### [Work item]
Only the number is wanted: how many lines below include "usage"?

### [Exercise data]
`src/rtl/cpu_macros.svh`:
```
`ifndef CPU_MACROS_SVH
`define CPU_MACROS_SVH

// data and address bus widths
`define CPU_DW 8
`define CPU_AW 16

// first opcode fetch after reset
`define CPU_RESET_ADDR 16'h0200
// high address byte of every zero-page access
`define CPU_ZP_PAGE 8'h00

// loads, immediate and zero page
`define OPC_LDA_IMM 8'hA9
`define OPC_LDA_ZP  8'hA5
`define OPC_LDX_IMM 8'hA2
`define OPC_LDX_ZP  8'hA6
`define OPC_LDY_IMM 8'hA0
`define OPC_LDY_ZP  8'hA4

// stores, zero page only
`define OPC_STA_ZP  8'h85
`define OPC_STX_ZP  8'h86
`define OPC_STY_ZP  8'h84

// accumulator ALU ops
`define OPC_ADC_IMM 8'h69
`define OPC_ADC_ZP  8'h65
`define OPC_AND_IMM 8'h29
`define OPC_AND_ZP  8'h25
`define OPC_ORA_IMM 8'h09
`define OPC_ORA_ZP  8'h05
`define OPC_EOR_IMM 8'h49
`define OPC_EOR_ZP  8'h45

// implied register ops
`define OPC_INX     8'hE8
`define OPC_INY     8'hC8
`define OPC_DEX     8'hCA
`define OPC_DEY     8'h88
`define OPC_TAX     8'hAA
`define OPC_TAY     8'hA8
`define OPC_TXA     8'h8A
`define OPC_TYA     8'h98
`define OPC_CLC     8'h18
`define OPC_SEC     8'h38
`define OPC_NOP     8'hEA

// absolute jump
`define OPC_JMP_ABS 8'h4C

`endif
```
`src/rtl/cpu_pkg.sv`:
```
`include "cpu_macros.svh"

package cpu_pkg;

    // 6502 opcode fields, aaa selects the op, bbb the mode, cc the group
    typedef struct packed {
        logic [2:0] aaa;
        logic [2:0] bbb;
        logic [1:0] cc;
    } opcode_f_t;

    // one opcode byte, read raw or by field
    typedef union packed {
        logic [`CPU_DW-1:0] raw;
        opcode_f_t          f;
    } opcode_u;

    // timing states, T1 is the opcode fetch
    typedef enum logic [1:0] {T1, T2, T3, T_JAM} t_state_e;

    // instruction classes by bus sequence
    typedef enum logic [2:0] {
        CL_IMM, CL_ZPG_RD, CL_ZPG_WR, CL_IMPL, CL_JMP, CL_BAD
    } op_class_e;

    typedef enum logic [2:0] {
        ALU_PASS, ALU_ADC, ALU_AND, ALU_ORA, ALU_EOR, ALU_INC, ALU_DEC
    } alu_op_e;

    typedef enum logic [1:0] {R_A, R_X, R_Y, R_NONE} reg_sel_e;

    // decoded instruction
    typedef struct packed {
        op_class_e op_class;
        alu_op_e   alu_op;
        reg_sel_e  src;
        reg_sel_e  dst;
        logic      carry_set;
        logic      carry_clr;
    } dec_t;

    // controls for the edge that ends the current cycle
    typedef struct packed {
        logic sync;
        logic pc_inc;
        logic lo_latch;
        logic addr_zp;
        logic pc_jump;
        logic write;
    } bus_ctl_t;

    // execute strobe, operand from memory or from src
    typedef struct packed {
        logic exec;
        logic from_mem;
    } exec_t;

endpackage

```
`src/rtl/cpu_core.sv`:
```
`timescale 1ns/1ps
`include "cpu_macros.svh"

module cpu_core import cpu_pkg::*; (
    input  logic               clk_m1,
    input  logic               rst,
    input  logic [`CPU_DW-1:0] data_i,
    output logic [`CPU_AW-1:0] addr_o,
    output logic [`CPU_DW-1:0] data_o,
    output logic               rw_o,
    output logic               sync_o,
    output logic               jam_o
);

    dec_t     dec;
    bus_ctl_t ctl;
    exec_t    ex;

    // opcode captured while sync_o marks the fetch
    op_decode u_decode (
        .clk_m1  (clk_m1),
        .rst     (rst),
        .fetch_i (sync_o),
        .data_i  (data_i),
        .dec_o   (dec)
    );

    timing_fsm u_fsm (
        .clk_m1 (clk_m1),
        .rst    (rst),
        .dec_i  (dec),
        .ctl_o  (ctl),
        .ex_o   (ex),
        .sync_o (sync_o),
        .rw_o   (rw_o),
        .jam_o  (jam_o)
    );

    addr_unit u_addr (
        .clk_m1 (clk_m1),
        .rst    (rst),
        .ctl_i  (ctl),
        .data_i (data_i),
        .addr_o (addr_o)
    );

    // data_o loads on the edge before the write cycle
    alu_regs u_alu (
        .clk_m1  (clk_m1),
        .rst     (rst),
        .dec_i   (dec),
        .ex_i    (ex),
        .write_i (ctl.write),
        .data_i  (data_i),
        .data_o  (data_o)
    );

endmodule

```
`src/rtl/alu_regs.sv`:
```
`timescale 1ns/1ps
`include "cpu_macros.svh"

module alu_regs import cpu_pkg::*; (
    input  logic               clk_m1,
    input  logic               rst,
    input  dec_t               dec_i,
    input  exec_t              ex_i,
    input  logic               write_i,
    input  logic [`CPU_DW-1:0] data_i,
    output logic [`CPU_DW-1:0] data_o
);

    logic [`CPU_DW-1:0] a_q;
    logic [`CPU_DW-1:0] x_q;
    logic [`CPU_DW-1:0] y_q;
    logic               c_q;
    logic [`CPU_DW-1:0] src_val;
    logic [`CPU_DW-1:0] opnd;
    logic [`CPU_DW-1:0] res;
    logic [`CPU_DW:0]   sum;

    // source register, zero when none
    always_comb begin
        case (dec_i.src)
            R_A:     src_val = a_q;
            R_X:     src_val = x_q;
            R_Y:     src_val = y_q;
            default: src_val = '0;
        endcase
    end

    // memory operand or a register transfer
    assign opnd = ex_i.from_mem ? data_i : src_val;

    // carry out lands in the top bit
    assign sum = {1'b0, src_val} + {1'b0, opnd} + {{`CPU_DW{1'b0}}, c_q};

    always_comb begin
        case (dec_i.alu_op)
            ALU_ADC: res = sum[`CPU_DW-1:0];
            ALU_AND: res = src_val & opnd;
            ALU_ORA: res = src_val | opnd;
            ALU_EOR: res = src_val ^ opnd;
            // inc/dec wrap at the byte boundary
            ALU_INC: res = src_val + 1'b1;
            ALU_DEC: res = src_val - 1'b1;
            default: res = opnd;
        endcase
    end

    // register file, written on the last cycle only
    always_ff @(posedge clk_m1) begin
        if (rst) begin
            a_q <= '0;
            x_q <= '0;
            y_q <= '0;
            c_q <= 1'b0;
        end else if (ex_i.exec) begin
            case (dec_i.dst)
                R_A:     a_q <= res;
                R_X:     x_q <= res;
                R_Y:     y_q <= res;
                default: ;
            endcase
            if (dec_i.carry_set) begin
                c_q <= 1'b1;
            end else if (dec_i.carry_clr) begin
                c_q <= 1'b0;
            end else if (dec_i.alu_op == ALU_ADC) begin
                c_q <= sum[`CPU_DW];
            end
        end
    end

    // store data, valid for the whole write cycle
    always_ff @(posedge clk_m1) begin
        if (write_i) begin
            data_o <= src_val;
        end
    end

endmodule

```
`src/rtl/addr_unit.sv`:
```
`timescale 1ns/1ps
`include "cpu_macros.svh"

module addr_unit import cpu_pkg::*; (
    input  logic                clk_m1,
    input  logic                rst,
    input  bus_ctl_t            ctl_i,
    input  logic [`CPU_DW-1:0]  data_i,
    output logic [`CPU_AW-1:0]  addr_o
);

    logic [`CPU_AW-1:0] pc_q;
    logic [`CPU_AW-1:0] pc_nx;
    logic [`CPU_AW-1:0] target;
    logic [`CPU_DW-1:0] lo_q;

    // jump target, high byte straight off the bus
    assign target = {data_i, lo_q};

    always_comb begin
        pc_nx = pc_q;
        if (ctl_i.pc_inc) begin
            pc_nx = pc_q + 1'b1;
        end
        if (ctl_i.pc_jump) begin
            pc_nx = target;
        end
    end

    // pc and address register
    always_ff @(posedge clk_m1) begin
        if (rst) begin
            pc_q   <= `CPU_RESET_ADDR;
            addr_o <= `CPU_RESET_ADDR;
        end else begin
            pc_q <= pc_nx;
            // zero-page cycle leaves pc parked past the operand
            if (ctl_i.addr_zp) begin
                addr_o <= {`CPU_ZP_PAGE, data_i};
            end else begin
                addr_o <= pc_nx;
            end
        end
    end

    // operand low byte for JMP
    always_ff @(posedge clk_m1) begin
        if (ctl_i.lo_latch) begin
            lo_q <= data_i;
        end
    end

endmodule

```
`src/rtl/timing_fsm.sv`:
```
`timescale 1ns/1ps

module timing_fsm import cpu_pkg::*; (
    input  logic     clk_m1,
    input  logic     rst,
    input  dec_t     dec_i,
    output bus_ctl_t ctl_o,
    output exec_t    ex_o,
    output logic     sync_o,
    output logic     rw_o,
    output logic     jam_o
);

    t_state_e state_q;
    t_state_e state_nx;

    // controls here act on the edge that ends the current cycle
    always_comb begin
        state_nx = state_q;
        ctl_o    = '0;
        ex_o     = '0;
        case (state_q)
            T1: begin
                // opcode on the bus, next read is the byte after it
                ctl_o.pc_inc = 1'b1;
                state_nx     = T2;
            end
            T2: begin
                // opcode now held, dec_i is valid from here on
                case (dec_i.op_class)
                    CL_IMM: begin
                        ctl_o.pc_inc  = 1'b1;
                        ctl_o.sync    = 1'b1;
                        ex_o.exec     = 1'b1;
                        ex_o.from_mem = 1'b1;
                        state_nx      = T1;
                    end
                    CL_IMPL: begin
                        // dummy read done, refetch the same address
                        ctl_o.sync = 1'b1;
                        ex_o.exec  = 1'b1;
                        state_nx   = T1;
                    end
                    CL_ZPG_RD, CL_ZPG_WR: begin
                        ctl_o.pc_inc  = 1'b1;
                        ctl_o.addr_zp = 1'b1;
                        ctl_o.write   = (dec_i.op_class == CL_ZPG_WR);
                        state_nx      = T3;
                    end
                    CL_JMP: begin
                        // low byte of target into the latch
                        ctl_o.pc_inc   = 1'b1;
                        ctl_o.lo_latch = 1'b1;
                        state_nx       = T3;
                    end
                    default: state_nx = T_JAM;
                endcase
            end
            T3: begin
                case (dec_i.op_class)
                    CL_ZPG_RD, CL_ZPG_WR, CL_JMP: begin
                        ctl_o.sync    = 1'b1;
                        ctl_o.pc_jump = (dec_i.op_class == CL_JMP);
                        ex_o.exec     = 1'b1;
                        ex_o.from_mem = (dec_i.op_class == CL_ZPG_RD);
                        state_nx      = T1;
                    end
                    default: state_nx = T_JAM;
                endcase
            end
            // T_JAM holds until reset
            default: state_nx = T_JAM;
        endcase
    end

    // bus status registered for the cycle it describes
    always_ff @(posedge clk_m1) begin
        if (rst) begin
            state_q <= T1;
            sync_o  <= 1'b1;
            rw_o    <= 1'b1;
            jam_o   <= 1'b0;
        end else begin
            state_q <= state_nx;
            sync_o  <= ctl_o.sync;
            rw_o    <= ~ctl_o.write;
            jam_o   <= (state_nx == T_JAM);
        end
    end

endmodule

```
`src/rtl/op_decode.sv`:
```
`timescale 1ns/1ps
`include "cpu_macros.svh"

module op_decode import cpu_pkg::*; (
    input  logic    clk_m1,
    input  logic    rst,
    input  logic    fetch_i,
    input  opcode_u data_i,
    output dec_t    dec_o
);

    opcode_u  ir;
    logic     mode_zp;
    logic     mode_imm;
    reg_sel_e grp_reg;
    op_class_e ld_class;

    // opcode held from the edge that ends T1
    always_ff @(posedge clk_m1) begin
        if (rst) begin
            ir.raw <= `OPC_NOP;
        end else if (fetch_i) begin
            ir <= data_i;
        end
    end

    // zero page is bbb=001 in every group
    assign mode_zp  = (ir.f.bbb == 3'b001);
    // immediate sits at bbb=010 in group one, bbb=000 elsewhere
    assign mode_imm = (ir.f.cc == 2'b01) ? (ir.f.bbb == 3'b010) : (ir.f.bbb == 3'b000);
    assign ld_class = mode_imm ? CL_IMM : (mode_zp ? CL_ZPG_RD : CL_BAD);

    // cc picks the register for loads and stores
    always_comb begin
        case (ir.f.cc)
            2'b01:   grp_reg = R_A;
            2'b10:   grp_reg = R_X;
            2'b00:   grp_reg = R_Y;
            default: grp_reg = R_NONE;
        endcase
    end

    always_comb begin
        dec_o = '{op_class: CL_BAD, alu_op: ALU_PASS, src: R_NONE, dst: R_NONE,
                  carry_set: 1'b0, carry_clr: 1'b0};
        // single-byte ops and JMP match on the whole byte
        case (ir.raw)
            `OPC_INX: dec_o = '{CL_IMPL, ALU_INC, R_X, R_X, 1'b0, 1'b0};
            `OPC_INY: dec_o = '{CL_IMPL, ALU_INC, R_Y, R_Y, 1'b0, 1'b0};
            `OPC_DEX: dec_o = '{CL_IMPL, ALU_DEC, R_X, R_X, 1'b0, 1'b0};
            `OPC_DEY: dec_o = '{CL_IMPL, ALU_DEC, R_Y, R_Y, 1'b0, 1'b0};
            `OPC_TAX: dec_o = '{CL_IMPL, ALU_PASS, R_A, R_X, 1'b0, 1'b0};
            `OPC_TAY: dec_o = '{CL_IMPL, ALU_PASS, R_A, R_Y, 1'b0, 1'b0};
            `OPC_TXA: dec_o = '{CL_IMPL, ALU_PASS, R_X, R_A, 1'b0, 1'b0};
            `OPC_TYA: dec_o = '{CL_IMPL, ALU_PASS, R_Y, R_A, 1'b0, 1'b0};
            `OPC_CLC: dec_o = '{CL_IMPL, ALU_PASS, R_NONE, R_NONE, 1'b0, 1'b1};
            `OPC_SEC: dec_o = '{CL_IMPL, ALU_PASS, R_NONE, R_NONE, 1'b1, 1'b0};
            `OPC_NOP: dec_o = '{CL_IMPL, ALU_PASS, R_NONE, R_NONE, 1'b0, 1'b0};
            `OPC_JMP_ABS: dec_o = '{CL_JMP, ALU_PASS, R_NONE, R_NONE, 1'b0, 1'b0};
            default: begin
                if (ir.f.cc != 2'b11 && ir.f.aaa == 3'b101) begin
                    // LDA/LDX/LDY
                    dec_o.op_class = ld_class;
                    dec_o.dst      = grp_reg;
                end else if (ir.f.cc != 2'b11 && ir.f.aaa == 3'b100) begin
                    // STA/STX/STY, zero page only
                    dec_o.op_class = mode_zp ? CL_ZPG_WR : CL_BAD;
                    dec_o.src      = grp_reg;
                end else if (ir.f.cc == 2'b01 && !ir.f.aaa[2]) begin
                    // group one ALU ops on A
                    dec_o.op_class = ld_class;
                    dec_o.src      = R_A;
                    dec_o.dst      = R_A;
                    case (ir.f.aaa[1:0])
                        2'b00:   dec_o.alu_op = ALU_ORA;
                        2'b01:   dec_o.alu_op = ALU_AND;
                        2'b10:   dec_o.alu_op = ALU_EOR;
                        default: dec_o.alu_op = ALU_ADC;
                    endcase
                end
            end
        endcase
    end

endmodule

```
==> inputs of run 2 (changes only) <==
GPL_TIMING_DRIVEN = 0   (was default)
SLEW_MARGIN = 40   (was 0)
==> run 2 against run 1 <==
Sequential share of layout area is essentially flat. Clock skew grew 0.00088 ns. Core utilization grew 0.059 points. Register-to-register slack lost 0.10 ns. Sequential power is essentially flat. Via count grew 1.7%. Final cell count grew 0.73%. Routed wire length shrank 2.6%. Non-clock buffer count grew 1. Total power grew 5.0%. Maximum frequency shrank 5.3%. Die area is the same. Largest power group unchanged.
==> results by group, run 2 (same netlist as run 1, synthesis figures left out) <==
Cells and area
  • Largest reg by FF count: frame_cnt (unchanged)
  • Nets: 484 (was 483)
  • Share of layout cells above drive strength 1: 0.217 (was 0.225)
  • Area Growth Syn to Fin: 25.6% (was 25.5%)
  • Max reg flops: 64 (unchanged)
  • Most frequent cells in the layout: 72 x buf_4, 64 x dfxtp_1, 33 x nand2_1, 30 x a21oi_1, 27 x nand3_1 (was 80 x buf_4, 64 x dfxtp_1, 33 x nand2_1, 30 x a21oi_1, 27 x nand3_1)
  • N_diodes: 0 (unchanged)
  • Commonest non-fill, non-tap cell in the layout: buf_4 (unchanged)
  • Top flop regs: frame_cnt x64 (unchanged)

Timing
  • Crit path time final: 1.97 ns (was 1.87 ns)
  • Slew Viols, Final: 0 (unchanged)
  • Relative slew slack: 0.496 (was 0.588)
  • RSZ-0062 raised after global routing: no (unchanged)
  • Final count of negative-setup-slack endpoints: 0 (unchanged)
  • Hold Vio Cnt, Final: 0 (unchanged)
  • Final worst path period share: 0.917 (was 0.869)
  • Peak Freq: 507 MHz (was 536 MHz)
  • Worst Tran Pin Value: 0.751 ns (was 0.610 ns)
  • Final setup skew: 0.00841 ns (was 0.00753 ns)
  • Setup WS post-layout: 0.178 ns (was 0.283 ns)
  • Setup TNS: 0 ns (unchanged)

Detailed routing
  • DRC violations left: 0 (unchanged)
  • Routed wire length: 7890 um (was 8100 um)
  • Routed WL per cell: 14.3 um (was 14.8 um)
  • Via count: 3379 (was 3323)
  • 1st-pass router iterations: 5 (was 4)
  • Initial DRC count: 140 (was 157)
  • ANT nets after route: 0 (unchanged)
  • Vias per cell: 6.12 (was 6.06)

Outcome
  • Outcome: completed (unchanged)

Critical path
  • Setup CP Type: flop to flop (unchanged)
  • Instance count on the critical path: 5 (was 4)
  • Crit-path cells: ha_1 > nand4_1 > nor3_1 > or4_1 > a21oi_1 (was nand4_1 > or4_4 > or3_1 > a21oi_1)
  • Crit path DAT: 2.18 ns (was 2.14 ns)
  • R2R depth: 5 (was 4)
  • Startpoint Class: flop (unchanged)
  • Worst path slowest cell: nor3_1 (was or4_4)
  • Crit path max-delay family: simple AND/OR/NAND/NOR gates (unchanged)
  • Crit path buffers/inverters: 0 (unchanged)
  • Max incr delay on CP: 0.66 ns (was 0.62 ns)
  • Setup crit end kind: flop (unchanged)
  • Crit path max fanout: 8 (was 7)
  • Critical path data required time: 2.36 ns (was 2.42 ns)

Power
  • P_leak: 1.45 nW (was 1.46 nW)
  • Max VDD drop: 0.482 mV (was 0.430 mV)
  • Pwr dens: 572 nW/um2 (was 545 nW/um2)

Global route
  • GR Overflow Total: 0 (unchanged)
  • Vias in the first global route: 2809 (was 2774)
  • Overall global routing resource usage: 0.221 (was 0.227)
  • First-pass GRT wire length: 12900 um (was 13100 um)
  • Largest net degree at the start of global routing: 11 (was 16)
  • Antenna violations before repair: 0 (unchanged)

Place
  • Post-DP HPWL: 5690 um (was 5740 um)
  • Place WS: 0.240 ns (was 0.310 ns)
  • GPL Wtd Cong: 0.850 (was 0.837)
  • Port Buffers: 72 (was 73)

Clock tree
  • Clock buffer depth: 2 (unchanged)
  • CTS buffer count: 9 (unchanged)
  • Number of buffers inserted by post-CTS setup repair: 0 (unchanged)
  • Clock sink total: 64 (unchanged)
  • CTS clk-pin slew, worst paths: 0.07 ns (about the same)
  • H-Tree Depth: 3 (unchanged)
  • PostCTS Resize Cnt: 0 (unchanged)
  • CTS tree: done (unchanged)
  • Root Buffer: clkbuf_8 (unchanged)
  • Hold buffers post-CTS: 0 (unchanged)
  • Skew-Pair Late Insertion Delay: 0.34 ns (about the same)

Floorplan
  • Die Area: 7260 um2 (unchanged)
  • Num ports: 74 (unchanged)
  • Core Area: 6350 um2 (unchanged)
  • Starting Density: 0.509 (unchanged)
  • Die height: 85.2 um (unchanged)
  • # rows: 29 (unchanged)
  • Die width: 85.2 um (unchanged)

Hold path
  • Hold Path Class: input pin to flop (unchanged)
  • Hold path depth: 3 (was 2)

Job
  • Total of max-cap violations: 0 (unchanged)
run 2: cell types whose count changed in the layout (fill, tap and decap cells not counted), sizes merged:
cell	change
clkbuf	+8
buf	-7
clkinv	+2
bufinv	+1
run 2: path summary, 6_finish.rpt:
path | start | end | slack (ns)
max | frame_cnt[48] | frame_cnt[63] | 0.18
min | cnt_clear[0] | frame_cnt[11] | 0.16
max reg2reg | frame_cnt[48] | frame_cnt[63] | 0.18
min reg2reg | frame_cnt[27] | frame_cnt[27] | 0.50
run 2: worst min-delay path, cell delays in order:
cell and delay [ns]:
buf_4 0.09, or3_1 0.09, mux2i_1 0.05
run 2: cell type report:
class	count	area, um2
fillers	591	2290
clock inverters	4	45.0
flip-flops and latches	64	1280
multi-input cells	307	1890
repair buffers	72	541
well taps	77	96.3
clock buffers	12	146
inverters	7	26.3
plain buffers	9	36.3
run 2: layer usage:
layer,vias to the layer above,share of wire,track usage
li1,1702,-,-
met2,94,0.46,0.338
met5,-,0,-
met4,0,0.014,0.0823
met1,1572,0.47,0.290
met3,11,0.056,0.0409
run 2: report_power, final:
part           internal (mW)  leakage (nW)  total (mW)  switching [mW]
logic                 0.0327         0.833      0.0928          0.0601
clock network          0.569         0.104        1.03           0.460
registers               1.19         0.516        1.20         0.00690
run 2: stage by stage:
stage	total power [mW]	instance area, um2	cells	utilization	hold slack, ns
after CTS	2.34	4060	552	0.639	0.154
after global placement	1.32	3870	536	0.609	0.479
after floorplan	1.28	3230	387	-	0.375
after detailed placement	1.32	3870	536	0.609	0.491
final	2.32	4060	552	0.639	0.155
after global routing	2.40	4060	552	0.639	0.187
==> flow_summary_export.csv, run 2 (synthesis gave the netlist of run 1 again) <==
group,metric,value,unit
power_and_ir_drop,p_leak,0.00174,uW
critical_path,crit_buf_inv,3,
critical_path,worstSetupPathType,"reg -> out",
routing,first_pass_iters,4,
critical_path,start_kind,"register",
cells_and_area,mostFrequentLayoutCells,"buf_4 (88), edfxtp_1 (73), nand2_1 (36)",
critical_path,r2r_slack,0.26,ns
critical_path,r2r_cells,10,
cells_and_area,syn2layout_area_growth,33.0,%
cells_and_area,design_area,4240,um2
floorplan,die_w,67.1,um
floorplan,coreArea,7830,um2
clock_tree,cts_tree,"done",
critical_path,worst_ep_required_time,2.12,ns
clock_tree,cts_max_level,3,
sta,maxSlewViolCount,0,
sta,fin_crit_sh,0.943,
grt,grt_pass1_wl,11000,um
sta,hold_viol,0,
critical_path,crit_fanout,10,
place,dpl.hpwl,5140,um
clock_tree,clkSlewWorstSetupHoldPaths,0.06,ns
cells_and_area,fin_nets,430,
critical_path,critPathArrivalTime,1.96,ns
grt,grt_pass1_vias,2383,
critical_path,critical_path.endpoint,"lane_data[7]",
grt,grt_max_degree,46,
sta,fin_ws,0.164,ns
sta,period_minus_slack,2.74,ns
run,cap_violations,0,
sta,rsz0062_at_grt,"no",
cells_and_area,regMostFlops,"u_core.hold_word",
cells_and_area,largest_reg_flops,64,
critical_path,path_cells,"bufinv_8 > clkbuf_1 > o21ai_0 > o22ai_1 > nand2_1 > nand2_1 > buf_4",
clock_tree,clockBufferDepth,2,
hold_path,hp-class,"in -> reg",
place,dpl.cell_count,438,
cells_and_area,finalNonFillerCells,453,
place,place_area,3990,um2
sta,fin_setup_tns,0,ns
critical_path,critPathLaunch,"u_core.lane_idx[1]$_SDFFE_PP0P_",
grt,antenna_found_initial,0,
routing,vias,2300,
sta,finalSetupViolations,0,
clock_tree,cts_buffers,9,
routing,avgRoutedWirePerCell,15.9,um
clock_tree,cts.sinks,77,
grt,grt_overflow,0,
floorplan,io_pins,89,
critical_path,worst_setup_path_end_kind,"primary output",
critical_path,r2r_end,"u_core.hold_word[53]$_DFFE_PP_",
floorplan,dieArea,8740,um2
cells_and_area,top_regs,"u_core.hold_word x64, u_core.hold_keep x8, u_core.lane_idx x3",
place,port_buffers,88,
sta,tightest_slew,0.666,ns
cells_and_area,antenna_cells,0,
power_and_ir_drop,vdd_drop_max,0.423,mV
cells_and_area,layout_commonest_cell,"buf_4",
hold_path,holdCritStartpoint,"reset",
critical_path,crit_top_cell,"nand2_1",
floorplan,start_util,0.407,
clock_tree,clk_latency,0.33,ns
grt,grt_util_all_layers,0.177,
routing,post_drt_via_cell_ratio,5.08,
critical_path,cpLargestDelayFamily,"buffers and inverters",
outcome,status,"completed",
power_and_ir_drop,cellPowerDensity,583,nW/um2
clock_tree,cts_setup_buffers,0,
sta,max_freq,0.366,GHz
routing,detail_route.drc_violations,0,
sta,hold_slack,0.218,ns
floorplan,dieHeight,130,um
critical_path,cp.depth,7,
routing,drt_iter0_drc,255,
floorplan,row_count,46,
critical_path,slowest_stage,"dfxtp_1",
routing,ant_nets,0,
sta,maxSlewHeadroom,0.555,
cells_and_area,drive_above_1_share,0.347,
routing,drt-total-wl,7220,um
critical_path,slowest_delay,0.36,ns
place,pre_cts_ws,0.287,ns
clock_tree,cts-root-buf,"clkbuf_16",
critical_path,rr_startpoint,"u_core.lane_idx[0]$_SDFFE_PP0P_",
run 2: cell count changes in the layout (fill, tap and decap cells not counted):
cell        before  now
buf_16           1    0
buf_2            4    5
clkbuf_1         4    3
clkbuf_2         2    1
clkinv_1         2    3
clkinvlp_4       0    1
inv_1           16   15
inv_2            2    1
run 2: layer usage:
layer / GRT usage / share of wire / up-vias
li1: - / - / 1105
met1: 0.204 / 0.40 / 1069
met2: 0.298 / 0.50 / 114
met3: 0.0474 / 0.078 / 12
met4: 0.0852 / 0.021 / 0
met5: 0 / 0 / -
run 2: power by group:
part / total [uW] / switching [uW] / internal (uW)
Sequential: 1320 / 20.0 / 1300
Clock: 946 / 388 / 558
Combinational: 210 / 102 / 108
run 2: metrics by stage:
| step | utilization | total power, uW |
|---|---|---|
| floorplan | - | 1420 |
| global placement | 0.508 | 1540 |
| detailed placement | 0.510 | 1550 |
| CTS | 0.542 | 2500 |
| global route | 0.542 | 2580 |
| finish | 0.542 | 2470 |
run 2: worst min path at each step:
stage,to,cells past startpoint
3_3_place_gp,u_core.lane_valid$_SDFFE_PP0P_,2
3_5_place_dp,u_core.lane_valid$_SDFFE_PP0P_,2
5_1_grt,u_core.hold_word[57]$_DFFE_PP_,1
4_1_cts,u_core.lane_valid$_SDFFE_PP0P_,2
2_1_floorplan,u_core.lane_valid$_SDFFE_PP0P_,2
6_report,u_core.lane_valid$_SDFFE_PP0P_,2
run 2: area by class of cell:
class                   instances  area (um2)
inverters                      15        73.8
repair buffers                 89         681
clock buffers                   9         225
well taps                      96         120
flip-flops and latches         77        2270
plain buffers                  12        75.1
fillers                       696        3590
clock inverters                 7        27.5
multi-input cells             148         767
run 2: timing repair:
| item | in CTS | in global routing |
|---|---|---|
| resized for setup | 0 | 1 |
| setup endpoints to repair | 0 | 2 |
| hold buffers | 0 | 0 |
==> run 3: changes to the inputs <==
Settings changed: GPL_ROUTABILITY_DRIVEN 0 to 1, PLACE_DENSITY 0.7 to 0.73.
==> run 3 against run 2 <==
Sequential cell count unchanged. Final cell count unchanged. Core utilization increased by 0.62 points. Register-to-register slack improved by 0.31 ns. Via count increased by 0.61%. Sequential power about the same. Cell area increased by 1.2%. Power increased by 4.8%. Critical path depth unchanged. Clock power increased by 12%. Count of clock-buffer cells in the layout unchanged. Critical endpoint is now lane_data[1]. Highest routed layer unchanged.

### [Response to this exercise]
5